I think Se is what makes us value the knowledge that comes from experience in the first place. I've had NTs mock me and call me "anecdotal" when I think I'm speaking from a place of relative realistic intelligence.


----------



## FacePalm (Jun 27, 2012)

fourtines said:


> But don't we, as Se types, get more confident with the knowledge that comes from life experience. I've become more and more sure of myself as I've gotten older, and the more I experience and the more I win at life, the more confident I feel.
> 
> I think Se is what makes us value the knowledge that comes from experience in the first place. I've had NTs mock me and call me "anecdotal" when I think I'm speaking from a place of relative realistic intelligence.

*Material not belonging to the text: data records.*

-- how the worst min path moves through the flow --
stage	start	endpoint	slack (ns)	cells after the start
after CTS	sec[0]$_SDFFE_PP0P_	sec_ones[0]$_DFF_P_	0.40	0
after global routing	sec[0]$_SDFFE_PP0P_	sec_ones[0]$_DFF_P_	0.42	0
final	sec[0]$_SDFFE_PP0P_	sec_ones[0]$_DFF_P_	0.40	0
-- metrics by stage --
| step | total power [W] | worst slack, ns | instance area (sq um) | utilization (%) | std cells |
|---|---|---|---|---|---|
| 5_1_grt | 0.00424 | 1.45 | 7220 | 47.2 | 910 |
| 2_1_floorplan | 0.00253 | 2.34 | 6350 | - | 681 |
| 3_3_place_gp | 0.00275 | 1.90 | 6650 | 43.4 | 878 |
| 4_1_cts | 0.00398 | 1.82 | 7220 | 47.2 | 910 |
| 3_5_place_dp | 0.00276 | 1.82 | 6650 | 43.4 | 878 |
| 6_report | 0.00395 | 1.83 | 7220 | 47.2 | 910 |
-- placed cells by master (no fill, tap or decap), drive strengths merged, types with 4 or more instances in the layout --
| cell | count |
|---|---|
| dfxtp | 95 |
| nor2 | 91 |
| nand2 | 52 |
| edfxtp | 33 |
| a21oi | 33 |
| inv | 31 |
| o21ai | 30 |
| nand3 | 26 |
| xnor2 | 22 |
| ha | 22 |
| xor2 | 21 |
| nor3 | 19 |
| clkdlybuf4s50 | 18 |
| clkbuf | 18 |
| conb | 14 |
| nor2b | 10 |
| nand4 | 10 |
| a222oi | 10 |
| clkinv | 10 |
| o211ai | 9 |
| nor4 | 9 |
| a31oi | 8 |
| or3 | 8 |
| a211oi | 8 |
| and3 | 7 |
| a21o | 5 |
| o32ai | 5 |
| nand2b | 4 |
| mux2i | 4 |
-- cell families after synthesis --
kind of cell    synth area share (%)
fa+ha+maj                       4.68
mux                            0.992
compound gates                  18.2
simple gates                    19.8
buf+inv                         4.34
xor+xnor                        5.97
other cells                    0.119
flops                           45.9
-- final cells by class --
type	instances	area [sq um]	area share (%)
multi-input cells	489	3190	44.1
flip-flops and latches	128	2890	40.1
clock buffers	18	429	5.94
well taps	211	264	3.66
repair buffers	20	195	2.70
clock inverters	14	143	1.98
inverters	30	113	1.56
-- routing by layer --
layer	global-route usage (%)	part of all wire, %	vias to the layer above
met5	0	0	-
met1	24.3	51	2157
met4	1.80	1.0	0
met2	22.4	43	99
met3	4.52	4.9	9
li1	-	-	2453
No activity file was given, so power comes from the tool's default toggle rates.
`design/flow/design.v`:
```
module  StudentID(
    clk,
    reset,
    a,
    b,
    c,
    d,
    e,
    f,
    g,
    dp,
    pos
);
    parameter sim = 0;
    parameter n = 44;
    parameter text = 44'haaa32202008;
    input reset, clk, dp=1'b1;
    output a, b, c, d, e, f, g;
    output [3:0]  pos;
    wire pulse2Hz, pulse400Hz;
    wire [n-1 : 0]  id;
    cyclic #(.n(n), 
              .text(text)) 
        cyclic_inst(.ld(reset), .clk(clk), .en(pulse2Hz), .q(id));
    counter_n #(.n(sim ? 4 : 25_0000), .counter_bits(sim ? 2 : 18))
        counter_n_inst1 (.clk(clk), .en(1'b1), .r(1'b0), .co(pulse400Hz));
    counter_n #(.n(sim ? 16 : 200), .counter_bits(sim ? 4 : 8))
        counter_n_inst2 (.clk(clk), .en(pulse400Hz), .r(1'b0), .co(pulse2Hz));
    display display_inst(
        .a(a),
        .b(b),
        .c(c),
        .d(d),
        .e(e),
        .f(f),
        .g(g),
        .clk(clk),
        .en(pulse400Hz),
        .d0(id[n-13:n-16]),
        .d1(id[n-9:n-12]),
        .d2(id[n-5:n-8]),
        .d3(id[n-1:n-4]),
        .pos(pos)
    );
endmodule
module counter_n(clk,en,r,co); 
  parameter  n = 2;  
  parameter  counter_bits = 1; 
  input   clk, en, r;
  output  co;
  reg [counter_bits-1:0]  q=0;
  assign  co=(q==(n-1)) && en; 
  always @(posedge clk) 
  begin
    if(r) 
      q=0;
	  else if(en)   
	          begin	 
                if(q==(n-1))
                  q=0 ;
                else 
                  q=q+1;
            end
  end
endmodule
module cyclic (ld, clk, en, q);
    parameter n = 52;
    parameter text = 52'haaa9876543210;
    input ld, clk, en;
    output [n - 1 : 0]  q;
    reg [n - 1 : 0]   q = text;
    always @(posedge clk)
    begin
        if (ld)       
            q = text;
        else if(en)
                q = {q[n-5 : 0], q[n-1 : n-4]};      
            else
                q = q;     
    end
endmodule
module display (
    clk,
    en,
    d0,
    d1,
    d2,
    d3,
    a,
    b,
    c,
    d,
    e,
    f,
    g,
    pos
);
    input en, clk;
    input [3:0] d0, d1, d2, d3;
    output reg a, b, c, d, e, f, g;
    output [3:0] pos;
    reg [3:0] din;
    reg [1:0] q = 0, d_temp, sel;
    reg [3:0] pos;
    always @(posedge clk)
    begin
        if(en)
        begin
            if(q==3)
                q = 0;
            else
                q = q + 1;
        end
    end
    always @(*)
    begin
        sel = q;
        case (sel)
            0 : din = d0;
            1 : din = d1;
            2 : din = d2;
            3 : din = d3;
            default: din = 0;
        endcase
    end
    always @(*)
    begin
        d_temp = q;
        case (d_temp)
            0 : pos = 4'b1110;
            1 : pos = 4'b1101;
            2 : pos = 4'b1011;
            3 : pos = 4'b0111;
            default: pos = 0;
        endcase
    end
    always @(*) 
    begin
        case (din)
            0 : {a, b, c, d, e, f, g} = 7'b0000001;
            1 : {a, b, c, d, e, f, g} = 7'b1001111;
            2 : {a, b, c, d, e, f, g} = 7'b0010010;
            3 : {a, b, c, d, e, f, g} = 7'b0000110;
            4 : {a, b, c, d, e, f, g} = 7'b1001100;
            5 : {a, b, c, d, e, f, g} = 7'b0100100;
            6 : {a, b, c, d, e, f, g} = 7'b0100000;
            7 : {a, b, c, d, e, f, g} = 7'b0001111;
            8 : {a, b, c, d, e, f, g} = 7'b0000000;
            9 : {a, b, c, d, e, f, g} = 7'b0000100;
            default:  {a, b, c, d, e, f, g} = 7'b1111111;
        endcase
    end
endmodule
```
`design.v`:
```
`timescale 1ns / 1ps
module ALU(
    output [7:0] data_bus,
    input [7:0] regA,
    input [7:0] regB,
    input enable_ouput,
    input AddSub
    );
    assign data_bus = (enable_ouput) ? ((AddSub) ? (regA - regB) : (regA + regB)) : 8'bzzzz_zzzz;
endmodule
`timescale 1ns / 1ps
module Accumulator(
    input   Clock,
    inout   [7:0] data_bus,
    output  [7:0] alu_output,
    input   enable_input,
    input   enable_output
    );
    reg [7:0] register;
    initial 
    begin
        register <=8'b0000_0000;  
    end
    assign data_bus = (enable_output) ? register : 8'bzzzz_zzzz;
    assign alu_output = register;
    always @ (posedge Clock)
        begin  
            if (enable_input)
                register = data_bus;
        end
endmodule
`timescale 1ns / 1ps
module Clock(
    output SysClock,
    input ClockSelect,
    input MasterClock,
    input ManualClock,
    input Clear,
    input Halt,
    output LEDClock
    );
    reg creg = 1'b0;
    reg [24:0] ccnt = 25'd0;
    assign SysClock = ClockSelect ? (creg & ~Halt) : (ManualClock & ~Halt);
    assign LEDClock = SysClock;
    always @ (posedge MasterClock or posedge Clear)
    begin
        if (Clear)
        begin
            ccnt <= 0;
            creg <= 0;
        end
        else
        begin
            {ccnt, creg} <= (ccnt == 25'd9_999_999) ? {25'd0, ~creg} : { ccnt + 1'b1, creg};
        end
    end
endmodule
`timescale 1ns / 1ps
module ControllerSequence(
    input Clock,
    input Clear,
    input [3:0] opcode,
    output reg HLT,
    output reg CP,EP,
    output reg MI,
    output reg RO,
    output reg II, IO,
    output reg AI, AO,
    output reg SU, EU,
    output reg BI,
    output reg OI,
    output reg [2:0] T_State,
    output reg error_LED
    );
    parameter LDA = 4'b0001;
    parameter ADD = 4'b0010;
    parameter SUB = 4'b0011;
    parameter OUT = 4'b0100;
    parameter HALT = 4'b1111;
    typedef enum {T1, T2, T3, T4, T5, T6} statetype;  
    statetype state, nextstate;
    initial 
    begin
        HLT <= 1'b0;
        {CP,EP,MI,RO,II,IO,AI,AO,SU,EU,BI,OI}<=12'b0;
        state <= T1;
        T_State <= 3'd0;
        error_LED <= 0;
    end
    always @ (posedge Clock)
    begin
            state <= nextstate;
    end
    always @ (negedge Clock or posedge Clear)
    begin
        if(Clear)
        begin
            {HLT,CP,EP,MI,RO,II,IO,AI,AO,SU,EU,BI,OI}<=13'b0;
            nextstate <= T1;
            T_State <= 3'd0;
            error_LED <= 0;
        end            
        else
        begin
            error_LED <= 0;
            case (state)
                T1 : begin  
                        T_State <= 3'd1;
                        {CP,EP,MI,RO,II,IO,AI,AO,SU,EU,BI,OI}<=12'b1010_0000_0000;
                        nextstate <= T2;
                    end
                T2 : begin  
                        {CP,EP,MI,RO,II,IO,AI,AO,SU,EU,BI,OI}<=12'b0101_1000_0000;
                        T_State <= 3'd2;
                        nextstate <= T3;
                    end
                T3 : begin
                        T_State <= 3'd3;
                        case (opcode)
                            LDA, ADD, SUB : {CP,EP,MI,RO,II,IO,AI,AO,SU,EU,BI,OI} <= 12'b0010_0100_0000;  
                            OUT : {CP,EP,MI,RO,II,IO,AI,AO,SU,EU,BI,OI} <= 12'b0000_0001_0001;  
                            HALT : {HLT,CP,EP,MI,RO,II,IO,AI,AO,SU,EU,BI,OI} <= 13'b1_0000_0000_0000;  
                            default : error_LED <= 1;
                        endcase
                        nextstate <= T4;
                     end
                T4 : begin
                        T_State <= 3'd4;
                        case (opcode)
                            LDA : {CP,EP,MI,RO,II,IO,AI,AO,SU,EU,BI,OI}<=12'b0001_0010_0000;  
                            ADD, SUB : {CP,EP,MI,RO,II,IO,AI,AO,SU,EU,BI,OI}<=12'b0001_0000_0010;  
                            OUT : {CP,EP,MI,RO,II,IO,AI,AO,SU,EU,BI,OI}<=12'b0;  
                            HALT : HLT <=1;
                            default : error_LED <= 1;
                        endcase
                        nextstate <= T5;
                     end
                T5 : begin
                        T_State <= 3'd5;
                        case (opcode)
                            LDA,OUT : {CP,EP,MI,RO,II,IO,AI,AO,SU,EU,BI,OI}<=12'b0;  
                            ADD     : {CP,EP,MI,RO,II,IO,AI,AO,SU,EU,BI,OI}<=12'b0000_0010_0100;  
                            SUB     : {CP,EP,MI,RO,II,IO,AI,AO,SU,EU,BI,OI}<=12'b0000_0010_1100;  
                            HALT    : HLT <=1;
                            default : error_LED <= 1;
                        endcase
                        nextstate <= T1;
                     end
            endcase
        end    
    end
endmodule
`timescale 1ns / 1ps
module InstructionRegister(
    input Clock,
    input Clear,
    input enable_input,
    input enable_output,
    inout [7:0] data_bus,   
    output [3:0] controller
    );
    reg [7:0] register;
    initial 
    begin
        register <=8'b0000_0000;  
    end
    assign data_bus = (enable_output) ? (8'h0F & register) : 8'bzzzz_zzzz;  
    assign controller = register[7:4];  
    always @ (posedge Clock or posedge Clear)
    begin  
        if(Clear)
            register = 0;
        else if (enable_input)
            register = data_bus;
    end
endmodule
`timescale 1ns / 1ps
module MAR(
    input Clock,
    input enable_input,
    input enable_output,
    inout [7:0] data_bus
    );
    reg [3:0] ADDR;
    reg [7:0] ram [0:15];  
    parameter LDA = 4'b0001;
    parameter ADD = 4'b0010;
    parameter SUB = 4'b0011;
    parameter OUT = 4'b0100;
    parameter HALT = 4'b1111;
    initial 
    begin
        ADDR <=4'b0000;  
        ram[0]  <= {LDA,  4'd13};  
        ram[1]  <= {OUT,  4'd00};  
        ram[2]  <= {ADD,  4'd14};  
        ram[3]  <= {OUT,  4'd00};  
        ram[4]  <= {SUB,  4'd15};  
        ram[5]  <= {OUT,  4'd00};  
        ram[6]  <= {HALT, 4'd00};  
        ram[7]  <= 8'b0000_0000;  
        ram[8]  <= 8'b0000_0000;  
        ram[9]  <= 8'b0000_0000;  
        ram[10] <= 8'b0000_0000;  
        ram[11] <= 8'b0000_0000;  
        ram[12] <= 8'b0000_0000;  
        ram[13] <= 8'd8;  
        ram[14] <= 8'd5;  
        ram[15] <= 8'd4;  
    end
    assign data_bus = (enable_output) ? ram[ADDR]: 8'bzzzz_zzzz;
    always @ (posedge Clock)
        begin  
            if(enable_input)
                ADDR = data_bus[3:0];
        end
endmodule
`timescale 1ns / 1ps
module OutputRegister(
    input Clock,
    input [7:0] data_bus,
    input enable_input,
    output [7:0] out_display
    );
    reg [7:0] register;
    initial 
    begin
        register <= 8'd0;
    end
    assign out_display = register;
    always @ (posedge Clock)
    begin  
        if (enable_input)
            register = data_bus;
    end
endmodule
`timescale 1ns / 1ps
module ProgramCounter(
    input   Clock,
    input   Clear,
    input   enable_output,  
    input   enable_increment,  
    output  [7:0] databus,
    output  [3:0] PC_bus
    );
    reg [3:0] reg_pc;       
    initial 
    begin
        reg_pc <=4'b0000;  
    end
    assign databus = (enable_output) ? reg_pc : 8'bzzzz_zzzz;  
    assign PC_bus = reg_pc;  
    always @ (posedge Clock or posedge Clear)
    begin
        if(Clear)
            reg_pc = 0;  
        else if (enable_increment)  
            reg_pc = reg_pc+1;
    end
endmodule
`timescale 1ns / 1ps
module SAP1(
    input   ManualCLK,       
    input   CLK100MHZ,       
    input   CLK_SEL,         
    input   RST_BTN,         
    output  LED0,             
    output  LED1,             
    output [7:0] OUT_DISP,
    output [2:0] T_STATE,
    output [3:0] PC_BUS
);
    wire        CLK;
    wire [7:0]  BUS;
    wire        RST;
    wire        fHLT;
    wire        fCP;
    wire        fEP;
    wire        fMI;
    wire        fRO;
    wire        fII;
    wire        fIO;
    wire        fAI;
    wire        fAO;
    wire        fSU;
    wire        fEU;
    wire        fBI;
    wire        fOI;
    wire [7:0]  ALU_A;
    wire [7:0]  ALU_B;
    wire [3:0]  BUS_CTRL;
    assign RST = ~RST_BTN;
    Clock Clock(
        .SysClock(CLK),
        .ClockSelect(CLK_SEL),
        .MasterClock(CLK100MHZ),
        .ManualClock(ManualCLK),
        .Clear(RST),
        .Halt(fHLT),
        .LEDClock(LED0)
        );
    ProgramCounter PC(
        .Clock(CLK),
        .Clear(RST),
        .enable_output(fCP),
        .enable_increment(fEP),
        .databus(BUS),
        .PC_bus(PC_BUS)
        );
    Accumulator RegA(
        .Clock(CLK),
        .data_bus(BUS),
        .alu_output(ALU_A),
        .enable_input(fAI),
        .enable_output(fAO)
        );
    register RegB(
        .Clock(CLK),
        .data_bus(BUS),
        .alu_output(ALU_B),
        .enable_input(fBI)
        );
    ALU ALU(
        .data_bus(BUS),
        .regA(ALU_A),
        .regB(ALU_B),
        .enable_ouput(fEU),
        .AddSub(fSU)
        );
    MAR MAR(
        .Clock(CLK),
        .enable_input(fMI),
        .enable_output(fRO),
        .data_bus(BUS)
        );
    OutputRegister Output(
        .Clock(CLK),
        .data_bus(BUS),
        .enable_input(fOI),
        .out_display(OUT_DISP)
        );
    InstructionRegister IR(
        .Clock(CLK),
        .Clear(RST),
        .enable_input(fII),
        .enable_output(fIO),
        .data_bus(BUS),
        .controller(BUS_CTRL)
    );
    ControllerSequence Controller(
        .Clock(CLK),
        .Clear(RST),
        .opcode(BUS_CTRL),
        .HLT(fHLT),
        .CP(fCP),
        .EP(fEP),
        .MI(fMI),
        .RO(fRO),
        .II(fII),
        .IO(fIO),
        .AI(fAI),
        .AO(fAO),
        .SU(fSU),
        .EU(fEU),
        .BI(fBI),
        .OI(fOI),
        .T_State(T_STATE),
        .error_LED(LED1)
        );
endmodule
`timescale 1ns / 1ps
module register(
    input Clock,
    input [7:0] data_bus,
    output [7:0] alu_output,
    input enable_input
    );
    reg [7:0] register;
    initial 
    begin
        register <=8'b0000_0000;  
    end
    assign alu_output = register;
    always @ (posedge Clock)
        begin  
            if (enable_input)
                register = data_bus;
        end
endmodule
```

So you basically agree with what I said about confidence comes from knowledge and experience. But like other posters already mentioned in this thread, having Se or lack thereof has nothing to do with confidence. There are confident Se users and then there are timid Se depending on what those people have gone through in their lives.


----------



## uncertain (May 26, 2012)

fourtines said:


> But don't we, as Se types, get more confident with the knowledge that comes from life experience. I've become more and more sure of myself as I've gotten older, and the more I experience and the more I win at life, the more confident I feel.
> 
> I think Se is what makes us value the knowledge that comes from experience in the first place. I've had NTs mock me and call me "anecdotal" when I think I'm speaking from a place of relative realistic intelligence.


Life experience is the supreme!

I think knowledge in theory and life experience strengthen both, so I value both. I think experience is the base, which means I can live with experience without theory but I can't live with theory without experience. Furthermore, rich life experience always allows someone to draw certain conclusion, which is very valuable and scarce because it requires time.

I like abstract theories sometimes when I have the mental energy, but I dislike going into abstract stuff for too long or too much because I'll start to feel uncertain about myself or get lost. First I don't have enough experience in life to connect with all the theory, and second too much abstract theories make me feel disconnected with the world.

I'll feel more confidence if I have a rich life experience than if I am very scholastic and knowledgeable but have little experience with the world. On the other hand, too much experience also makes you get lost, so it's important to stop at some point and go back to my room and think about all that I've encountered. Maybe do some introspection and connections.

Maybe since I'm a Se aux, I tend to do the thinking more and not necessarily have the impulse to experience all the time. I have the motivation to experience especially when I see that it would help me to improve myself as a person in a certain way, it can be small or big.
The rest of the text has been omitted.